===== config.mk =====
export PLATFORM = sky130hd
export DESIGN_NAME = fifo_axis_downsizer
export DESIGN_NICKNAME = d
export VERILOG_FILES = /design/src/rtl/easy_fifo_pkg.sv /design/src/rtl/fifo_word_skid.sv /design/src/rtl/fifo_axis_downsizer.sv
export SDC_FILE = /design/constraint.sdc
export NUM_CORES = 1
export LEC_CHECK = 0
export BUFFER_PORTS_ARGS = -buffer_cell sky130_fd_sc_hd__buf_4
export CAP_MARGIN = 20
export CORE_ASPECT_RATIO = 0.9
export CORE_MARGIN = 5
export CORE_UTILIZATION = 50
export CTS_CLUSTER_SIZE = 30
export DETAILED_ROUTE_END_ITERATION = 16
export PLACE_DENSITY = 0.81
export SLEW_MARGIN = 20
export SYNTH_ARGS = -nofsm -noshare
export SYNTH_HDL_FRONTEND = slang
export SYNTH_HIERARCHICAL = 1
export SYNTH_SLANG_ARGS = --single-unit

===== constraint.sdc =====
create_clock -name clk -period 2.9 [get_ports clk]
set_clock_uncertainty 0.15 [all_clocks]
set_input_delay 0.145 -clock clk [delete_from_list [all_inputs] [get_ports clk]]
set_output_delay 0.145 -clock clk [all_outputs]
set_load 0.01 [all_outputs]

===== src/rtl/easy_fifo_pkg.sv =====
// Shared helpers for the FIFO-to-AXI-Stream downsizer.
//   ratio_is_legal : accepts only the supported width ratios 1, 2, 4, 8, 16
//   owidth_of      : output beat width for a given FIFO word width and ratio
//   beat_width     : width of the beat counter (kept at least 1 bit wide)
//   SKID_DEPTH     : number of whole words held between FIFO and output
package easy_fifo_pkg;

    localparam int SKID_DEPTH = 2;

    function automatic bit ratio_is_legal(input int ratio);
        return (ratio == 1) || (ratio == 2) || (ratio == 4) ||
               (ratio == 8) || (ratio == 16);
    endfunction

    function automatic int owidth_of(input int dwidth, input int ratio);
        return dwidth / ratio;
    endfunction

    function automatic int beat_width(input int ratio);
        return (ratio > 1) ? $clog2(ratio) : 1;
    endfunction

endpackage


===== src/rtl/fifo_word_skid.sv =====
// Two-entry word buffer (head, tail) with a registered occupancy count.
// Ports:
//   clk, rst   : clock, synchronous active-high reset (clears count only)
//   push       : write push_data into the next free entry
//   push_data  : word to store
//   pop        : drop the head word; tail (if any) moves up to head
//   head       : current head word
//   count      : occupancy 0..2
// The caller must not push while full unless it pops in the same cycle.
module fifo_word_skid
    import easy_fifo_pkg::*;
#(
    parameter int DWIDTH = 32
) (
    input  logic              clk,
    input  logic              rst,
    input  logic              push,
    input  logic [DWIDTH-1:0] push_data,
    input  logic              pop,
    output logic [DWIDTH-1:0] head,
    output logic [1:0]        count
);

    localparam logic [1:0] FULL = 2'(SKID_DEPTH);

    logic [DWIDTH-1:0] tail;

    always_ff @(posedge clk) begin
        if (rst) begin
            count <= 2'd0;
        end else begin
            case ({push, pop})
                2'b10:   count <= count + 2'd1;
                2'b01:   count <= count - 2'd1;
                default: count <= count;
            endcase
        end
    end

    // Data entries are deliberately not reset; count alone says what is valid.
    always_ff @(posedge clk) begin
        if (pop) begin
            if (count == FULL) begin
                head <= tail;
            end
            if (push) begin
                // The new word lands behind whatever survives the pop.
                if (count == 2'd1) begin
                    head <= push_data;
                end else begin
                    tail <= push_data;
                end
            end
        end else if (push) begin
            if (count == 2'd0) begin
                head <= push_data;
            end else begin
                tail <= push_data;
            end
        end
    end

endmodule


===== src/rtl/fifo_axis_downsizer.sv =====
// Reads wide words from a show-ahead sync FIFO and emits each one as RATIO
// narrower AXI-Stream beats, least significant slice first.
// Ports:
//   clk, rst       : clock, synchronous active-high reset
//   fifo_rd_data   : FIFO head word (only meaningful while fifo_rd_empty = 0)
//   fifo_rd_empty  : FIFO has nothing to read
//   fifo_rd_en     : pop strobe, word consumed at the same edge
//   m_axis_tdata   : output beat (DWIDTH/RATIO bits)
//   m_axis_tvalid  : beat valid
//   m_axis_tready  : downstream accepts the beat
//   m_axis_tlast   : beat is the final slice of its FIFO word
// The FIFO is read purely on buffer occupancy, never on tready, so the
// FIFO side has no combinational path from the downstream handshake.
module fifo_axis_downsizer
    import easy_fifo_pkg::*;
#(
    parameter int  DWIDTH = 32,
    parameter int  RATIO  = 4,
    localparam int OWIDTH = owidth_of(DWIDTH, RATIO)
) (
    input  logic              clk,
    input  logic              rst,
    input  logic [DWIDTH-1:0] fifo_rd_data,
    input  logic              fifo_rd_empty,
    output logic              fifo_rd_en,
    output logic [OWIDTH-1:0] m_axis_tdata,
    output logic              m_axis_tvalid,
    input  logic              m_axis_tready,
    output logic              m_axis_tlast
);

    localparam int          BW        = beat_width(RATIO);
    localparam logic [BW-1:0] LAST_BEAT = BW'(RATIO - 1);

    if (!ratio_is_legal(RATIO)) begin : g_bad_ratio
        $error("fifo_axis_downsizer: RATIO must be 1, 2, 4, 8 or 16");
    end
    if ((DWIDTH % RATIO) != 0) begin : g_bad_width
        $error("fifo_axis_downsizer: DWIDTH must be a multiple of RATIO");
    end

    logic [DWIDTH-1:0] head;
    logic [1:0]        count;
    logic [BW-1:0]     beat;
    logic              xfer;
    logic              word_done;

    // Gated by rst so outputs are quiet from the first reset cycle, before
    // the count register has been cleared.
    assign fifo_rd_en    = ~rst & ~fifo_rd_empty & (count != 2'd2);
    assign m_axis_tvalid = ~rst & (count != 2'd0);
    assign m_axis_tlast  = m_axis_tvalid & (beat == LAST_BEAT);

    assign xfer      = m_axis_tvalid & m_axis_tready;
    assign word_done = xfer & (beat == LAST_BEAT);

    fifo_word_skid #(
        .DWIDTH (DWIDTH)
    ) u_skid (
        .clk       (clk),
        .rst       (rst),
        .push      (fifo_rd_en),
        .push_data (fifo_rd_data),
        .pop       (word_done),
        .head      (head),
        .count     (count)
    );

    if (RATIO == 1) begin : g_no_beat
        assign beat = '0;
    end else begin : g_beat
        always_ff @(posedge clk) begin
            if (rst) begin
                beat <= '0;
            end else if (xfer) begin
                beat <= word_done ? '0 : beat + 1'b1;
            end
        end
    end

    assign m_axis_tdata = head[beat * OWIDTH +: OWIDTH];

endmodule


# Word level (Yosys, flattened, before mapping)
# Index checks and enable logic that the tools add are counted.
# totals
ff_bits,68
latchBits,0
mem_bits_rw,0
romBits,0
inputBits,36
output_inout_bits,11
elab_cells,44
mem_count,0
# classes
addsub,3
mul,0
div_mod_pow,0
order_cmp,0
n_eq_ne,8
shift,1
muxes,13
bitwise_logic,8
reduce_logical,7
# ops
operator,count
$mux W32,11
$shiftx A32 B6 Y8,1
$reduce_bool A2 Y1,4
$and A1 B1 Y1,6
$eq A2 B2 Y1 const B,3
$add A2 B1 Y2 const B,2
$eq A2 B1 Y1 const B,2
$ne A2 B2 Y1 const B,2
$pmux W2 S2,1
$reduce_and A3 Y1,1
$logic_not A2 Y1,1
$mux W2,1
$ne A2 B1 Y1 const B,1
$not A1 Y1,2
$reduce_and A2 Y1,1
$sub A2 B1 Y2 const B,1

# Depth between registers and ports, before layout
# Gate-level depths: netlist of the first run.
# logic_depth
depth_word,6
depth_mapped,6
ltp_nobuf,6

# Modules after synthesis
# Netlist of the first run, hierarchy kept.
# modules_own_cells
module,instances,cells_per_inst,area_per_inst_um2,seq_area_each_um2
fifo_word_skid,1,156,3136.8,1961.9
fifo_axis_downsizer,1,25,337.8,40.0

# Least setup slack after synthesis of the first run
# OpenSTA, ideal clock, no wires.
# synth_timing
path_kind,reg2reg
startpoint,reg u_skid.count[0]
endpoint,reg u_skid.head[0] (enable)
setup_time_ns,0.421
arrival_ns,2.831
required_ns,2.329
path_slack_ns,-0.502
path_stages_with_launch,6
n_path_buf,0
period_less_slack_ns,3.402
path_cell_list,dfxtp_1 inv_1 a211oi_1 inv_1 ha_1 nor2_1
# synth_via
word_cells_on_any_way,10
classes_between,eq/ne: 1; bitwise: 4; reduce/logical: 5
# synth_lines
item,line,text
from (decl),fifo_word_skid.sv:21,output logic [1:0] count
from (signal assigned),fifo_word_skid.sv:33,2'b10: count <= count + 2'd1;
from (signal assigned),fifo_word_skid.sv:34,2'b01: count <= count - 2'd1;
from (signal assigned),fifo_word_skid.sv:35,default: count <= count;
$ne A2 B2 Y1,fifo_axis_downsizer.sv:50,assign fifo_rd_en = ~rst & ~fifo_rd_empty & (count != 2'd2);
$and A1 B1 Y1,fifo_axis_downsizer.sv:50,
via fifo_rd_en,fifo_axis_downsizer.sv:25,"output logic fifo_rd_en,"
$reduce_bool A2 Y1 (no source line),--,
$reduce_and A2 Y1 (no source line),--,
to (signal assigned),fifo_word_skid.sv:44,head <= tail;
to (signal assigned),fifo_word_skid.sv:49,head <= push_data;
to (signal assigned),fifo_word_skid.sv:56,head <= push_data;
to (decl),fifo_word_skid.sv:20,"output logic [DWIDTH-1:0] head,"
# The timed path passes the listed nets, and every way through them passes these cells.
# A chain may end at the register's enable or synchronous reset.

# Worst setup path after layout of the first run
# layout_timing
startpoint,in rst
endpoint,reg u_skid.head[0] (data pin)
# layout_via
elab_chain_len,5
word_cells_on_any_way,8
classes_between,mux: 2; bitwise: 6
# layout_rtl
item,line,text
from (decl),fifo_axis_downsizer.sv:22,"input logic rst,"
$not A1 Y1,fifo_axis_downsizer.sv:51,assign m_axis_tvalid = ~rst & (count != 2'd0);
$and A1 B1 Y1,fifo_axis_downsizer.sv:51,
$and A1 B1 Y1,fifo_axis_downsizer.sv:54,assign xfer = m_axis_tvalid & m_axis_tready;
$and A1 B1 Y1,fifo_axis_downsizer.sv:55,assign word_done = xfer & (beat == LAST_BEAT);
via word_done,fifo_axis_downsizer.sv:46,logic word_done;
$mux W32,fifo_word_skid.sv:42,if (pop) begin
# The timed path passes the listed nets, and every way through them passes these cells.

==> results of run 1 <==
stage by stage:
step	hold WS, ns	util	power [uW]	worst slack, ns
floorplan	0.0674	-	1360	0.0128
global placement	0.185	0.592	1460	0.450
detailed placement	0.185	0.592	1470	0.408
CTS	0.0429	0.670	2260	0.273
global route	0.0800	0.670	2340	0.170
finish	0.0544	0.670	2230	0.256
metal layers:
metal / track usage / wire length, um / vias up
li1: - / - / 889
met1: 0.202 / 2920 / 883
met2: 0.265 / 3050 / 46
met3: 0.0382 / 262 / 11
met4: 0.0642 / 99 / 0
met5: 0 / 0 / -
timing repair:
action                     in CTS  in global routing
setup endpoints to repair       0                  0
hold buffers                   33                  0
hold endpoints to repair       67                  0
gates resized for setup         0                  0
placed cells by master (no fill, tap or decap), types with 2 or more instances in the layout:
cell / n
mux2_2: 5
buf_4: 53
clkinvlp_4: 2
inv_1: 5
clkbuf_8: 9
dfxtp_1: 4
nor2_1: 3
buf_12: 2
dlygate4sd3_1: 33
mux4_2: 8
edfxtp_1: 64
a211oi_1: 2
o21a_1: 2
ha_1: 5
clkinv_2: 2
mux2_4: 60
xnor2_1: 2
nand2b_1: 2
power groups by stage:
stage	sequential, uW	clock (uW)	combinational, uW
after floorplan	1160	0	203
after global placement	1170	0	299
after detailed placement	1170	0	304
after CTS	1150	770	342
after global routing	1150	821	363
final	1150	750	338
worst max-delay path, stage by stage:
cell	delay [ns]
dlygate4sd3_1	0.54
buf_4	0.16
o21ba_2	0.25
and3_1	0.24
a21boi_4	0.60
buf_12	0.28
mux2_2	0.35
registers in the layout, summed over array words and instances, names as in the netlist:
signal and cells:
u_skid/count 2, u_skid/tail 32, u_skid/head 32, beat 2
cell families after synthesis:
group | after synthesis | share of synthesized area
XOR/XNOR | 2 | 0.00504
flip-flops | 68 | 0.576
AND/OR/NAND/NOR | 11 | 0.0173
AO/OA/AOI/OAI | 6 | 0.0169
multiplexers | 74 | 0.330
adder cells (fa/ha/maj) | 6 | 0.0216
buffers and inverters | 14 | 0.0328
area by class of cell:
type | count | area [um^2] | area share
flip-flops and latches | 68 | 2000 | 0.449
clock buffers | 9 | 124 | 0.0278
well taps | 90 | 113 | 0.0252
repair buffers | 88 | 768 | 0.172
multi-input cells | 99 | 1370 | 0.307
clock inverters | 7 | 67.6 | 0.0151
inverters | 5 | 18.8 | 0.00421
worst max-delay path by stage:
| stage | endpoint | cells after the start | slack, ns |
|---|---|---|---|
| floorplan | u_skid/head[0] | 5 | 0.01 |
| CTS | u_skid/head[0] | 7 | 0.27 |
| global placement | u_skid/head[31] | 5 | 0.45 |
| finish | u_skid/head[0] | 7 | 0.26 |
| detailed placement | u_skid/head[0] | 5 | 0.41 |
| global route | u_skid/head[31] | 7 | 0.17 |
==> metrics, run 1 <==
outcome=finished, final reports clean; n_diodes=0; Tmin final=approximately 2.6 ns; # Post-CTS Setup Buffers=0; hpwl dp=4110 um; I/O pins=47; post-synthesis net count=223; total of max-cap violations=0; clock latency on the worst-skew pair=0.33 ns; flop and latch count out of synthesis=68; 1st-pass router iterations=4; Leak=around 0.0017 uW; reg-to-reg startpoint=u_skid/count[0]; CTS tree=yes; CP arrival=2.58 ns; Final Max Tran Viols=0; crit start category=input pin; Vias/cell=5.00; first-pass GRT wire length=10400 um; WS Path Type=in2reg; DR DRC count=0; buffers added on ports=46; Synth Instances=181; Area Overhead vs Synth=28.4%; clock sink count=68; DP Area=3940 um^2; top-count cell post-synth=edfxtp_1; Gate power share=0.151; clock tree buffer depth=2; Net Sw Power=506 uW; Worst setup EP type=flip-flop; Int Power=1730 uW; Yosys warning total=6; Die Ht=89.1 um; Max IR drop VDD=0.000326 V; Fillers=~470; RSZ-0062 raised after global routing=no; fraction of layout cells with a size suffix above 1=0.536; PwrDens=501 nW/um^2; Std-Cell Rows=28; die width=97.9 um; detailed-route wire length=6330 um; Clock transition at path regs=approximately 0.070 ns; HP Start=m_axis_tready; GRT overflow=0; initial antenna violation count=0; synth cell count leaders=edfxtp_1 (64), mux2_4 (60), buf_6 (8), mux4_2 (8), ha_1 (6); Mean Syn Cell Area=19.2 um^2; Final ANT Viol Nets=0; Num CTS Buffers=9; area leader, netlist=edfxtp_1; setup violators final=0; worst r2r path cells=5; Worst Max-Slew Pin Slew=0.670 ns; EDFF count, synth=64; Slew HR=0.552; part of the power in registers=0.513; largest net degree at the start of global routing=26; Starting Density=0.522; DR vias=1829; Post-Syn Area=3470 um^2; top cell type's share of synthesized area=0.553; Synth async-reset ratio=0; CTS root buffer=clkbuf_8; main area contributors after synthesis=edfxtp_1 (55%), mux2_4 (26%), mux4_2 (5.2%), buf_6 (2.6%), dfxtp_1 (2.3%); Final Hold Viols=0; hold path cells=3; sequential-to-total area share from yosys stat=0.576; DIE AREA=about 8700 um^2; Final period util=0.912; Core Area=6660 um^2; Final Cell Area=4460 um^2; Post-Route Setup TNS=0 ns; Max Freq=378 MHz; nets=313; Routability Congestion=0.720; Sw Share=0.226; critical path data required time=2.84 ns; clock network power share=0.336; reg-to-reg slack, setup=between 0.3 and 0.4 ns; Hold Crit Class=in2reg; Netlist cell types=22; crit path launch=rst; Inst Count DP=roughly 320; CTS HTree Levels=3; final non-filler cell total=366; Synth Flop Type=edfxtp_1; Total GRT Usage=0.158; routed wire length per instance=~17 um; Hold Path End=beat[1]; maximum fanout along the worst path=20; Detailed Route Iter0 Violations=101; vias in the first global route=around 2000; worst r2r dst=u_skid/head[0]
No activity file was read; power rests on OpenSTA's default activity.
==> inputs of run 2 (changes only) <==
--- a/config.mk
+++ b/config.mk
@@ -5,14 +5,15 @@
 export SDC_FILE = /design/constraint.sdc
 export NUM_CORES = 1
 export LEC_CHECK = 0
-export BUFFER_PORTS_ARGS = -buffer_cell sky130_fd_sc_hd__buf_4
+export ABC_AREA = 0
 export CAP_MARGIN = 20
 export CORE_ASPECT_RATIO = 0.9
 export CORE_MARGIN = 5
 export CORE_UTILIZATION = 50
 export CTS_CLUSTER_SIZE = 30
 export DETAILED_ROUTE_END_ITERATION = 16
-export PLACE_DENSITY = 0.81
+export DONT_BUFFER_PORTS = 1
+export PLACE_DENSITY = 0.75
 export SLEW_MARGIN = 20
 export SYNTH_ARGS = -nofsm -noshare
 export SYNTH_HDL_FRONTEND = slang
==> metrics, run 2 (synthesis results as in run 1) <==
outcome=finished, final reports clean; clock tree buffer depth=2 (unchanged); Worst Max-Slew Pin Slew=0.600 ns (-0.0701 ns); reg-to-reg slack, setup=0.59 ns (+0.21 ns); hpwl dp=4060 um (-1.2%); Clock transition at path regs=0.08 ns (about the same); RSZ-0062 raised after global routing=no; # Post-CTS Setup Buffers=0 (unchanged); crit path cell chain=inv_1, ha_2, buf_12, mux2_4, mux2_4; Total GRT Usage=0.154 (-0.00416); I/O pins=47 (unchanged); routed wire length per instance=19.5 um (+13%); crit start category=flip-flop; maximum fanout along the worst path=17 (-15%); Vias/cell=5.44 (+8.9%); Fillers=474 (+1.3%); Final Hold Viols=0 (unchanged); critical path data required time=2.84 ns (about the same); WS Path Type=reg2reg; CTS tree=yes; Final ANT Viol Nets=0 (unchanged); vias in the first global route=1903 (-5.2%); HP Start=fifo_rd_empty; CTS HTree Levels=3 (unchanged); Max IR drop VDD=0.000312 V (-4.4%); Detailed Route Iter0 Violations=108 (+6.9%); Area Overhead vs Synth=19.7%; CP max-delay cell=ha_2; clock sink count=68 (unchanged); total of max-cap violations=0 (unchanged); Final Max Tran Viols=0 (unchanged); Max Freq=434 MHz (+15%); DR vias=1736 (-5.1%); detailed-route wire length=6230 um (-1.6%); Inst Count DP=269 (-15%); largest net degree at the start of global routing=33 (+27%); Post-Route Setup TNS=0 ns (unchanged); Tmin final=2.31 ns (-0.338 ns); Worst setup EP type=flip-flop; nets=266 (-15%); Routability Congestion=0.778 (+8.1%); Hold Crit Class=in2reg; Leak=0.00150 uW (-12%); Std-Cell Rows=28 (unchanged); DIE AREA=8720 um^2 (unchanged); buffers added on ports=0 (-100%); crit-path max cell delay=0.58 ns (-0.02 ns); WHS=0.107 ns (+0.0527 ns); CP arrival=2.24 ns (-0.34 ns); reg-to-reg startpoint=u_skid/count[0]; Core Area=6660 um^2 (unchanged); initial antenna violation count=0 (unchanged); fraction of layout cells with a size suffix above 1=0.437 (-0.0996); Post-CTS Resized=0 (unchanged); most frequent cells in the layout=edfxtp_1 (64), mux2_4 (60), dlygate4sd3_1 (34); hold path cells=4 (+1); Starting Density=0.522 (unchanged); GRT overflow=0 (unchanged); Final period util=0.795 (-0.117); clock latency on the worst-skew pair=0.34 ns (about the same); worst r2r dst=u_skid/head[10]; first-pass GRT wire length=10100 um (-3.3%); worst r2r path cells=5 (unchanged); Hold Path End=u_skid/count[1]; setup violators final=0 (unchanged); Die Ht=89.1 um (unchanged); 1st-pass router iterations=4 (unchanged); Num CTS Buffers=9 (unchanged); most frequent CP cell=mux2_4; DR DRC count=0 (unchanged); Slew HR=0.600 (+0.0479); final non-filler cell total=319 (-13%); die width=97.9 um (unchanged); CTS hold repair buffers=34 (+3.0%); CTS root buffer=clkbuf_8; PwrDens=567 nW/um^2 (+13%); n_diodes=0 (unchanged); biggest regs=u_skid/head: 32 flops, u_skid/tail: 32 flops; most common cell after layout, fill and taps aside=edfxtp_1
==> run 2: worst max-delay path, delay by kind of cell, from the launching register on <==
kind,cells,cell delay [ns]
fa+ha+maj,1,0.58
buf+inv,2,0.37
flops,1,0.38
mux,2,0.58
==> run 2: layer usage <==
| metal | up-vias | global-route usage | wire, um |
|---|---|---|---|
| met5 | - | 0 | 0 |
| met4 | 0 | 0.0805 | 108 |
| met3 | 9 | 0.0343 | 225 |
| met2 | 36 | 0.258 | 3100 |
| met1 | 898 | 0.191 | 2800 |
| li1 | 793 | - | - |
==> run 2: through the flow <==
step / utilization / worst slack, ns / cell area (um^2) / total power [uW]
final: 0.625 / 0.594 / 4160 / 2360
after global routing: 0.625 / 0.483 / 4160 / 2440
after CTS: 0.625 / 0.578 / 4160 / 2380
after detailed placement: 0.538 / 0.612 / 3580 / 1410
after global placement: 0.538 / 0.672 / 3580 / 1400
after floorplan: - / 0.0128 / 3480 / 1360
==> run 2: how the worst max path moves through the flow <==
stage                    start         endpoint
2_1_floorplan  u_skid/count[0]   u_skid/head[0]
3_3_place_gp   u_skid/count[0]  u_skid/head[11]
3_5_place_dp   u_skid/count[0]  u_skid/head[28]
4_1_cts        u_skid/count[0]  u_skid/head[10]
5_1_grt        u_skid/count[0]  u_skid/head[21]
6_report       u_skid/count[0]  u_skid/head[10]
==> run 2: area by class of cell <==
type                    count  area [um^2]  share of cell area
multi-input cells          99         1370               0.329
flip-flops and latches     68         2000               0.481
repair buffers             41          418               0.100
inverters                   5         18.8             0.00451
well taps                  90          113              0.0271
clock inverters             7          115              0.0277
clock buffers               9          124              0.0298
==> run 2: where the power goes <==
group / switching (uW) / internal (uW)
logic: 117 / 165
clock network: 359 / 568
registers: 21.2 / 1130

# Activity
Report every line in the data above in which the word "latches" appears.

# The completed task
flip-flops and latches | 68 | 2000 | 0.449
flip-flops and latches     68         2000               0.481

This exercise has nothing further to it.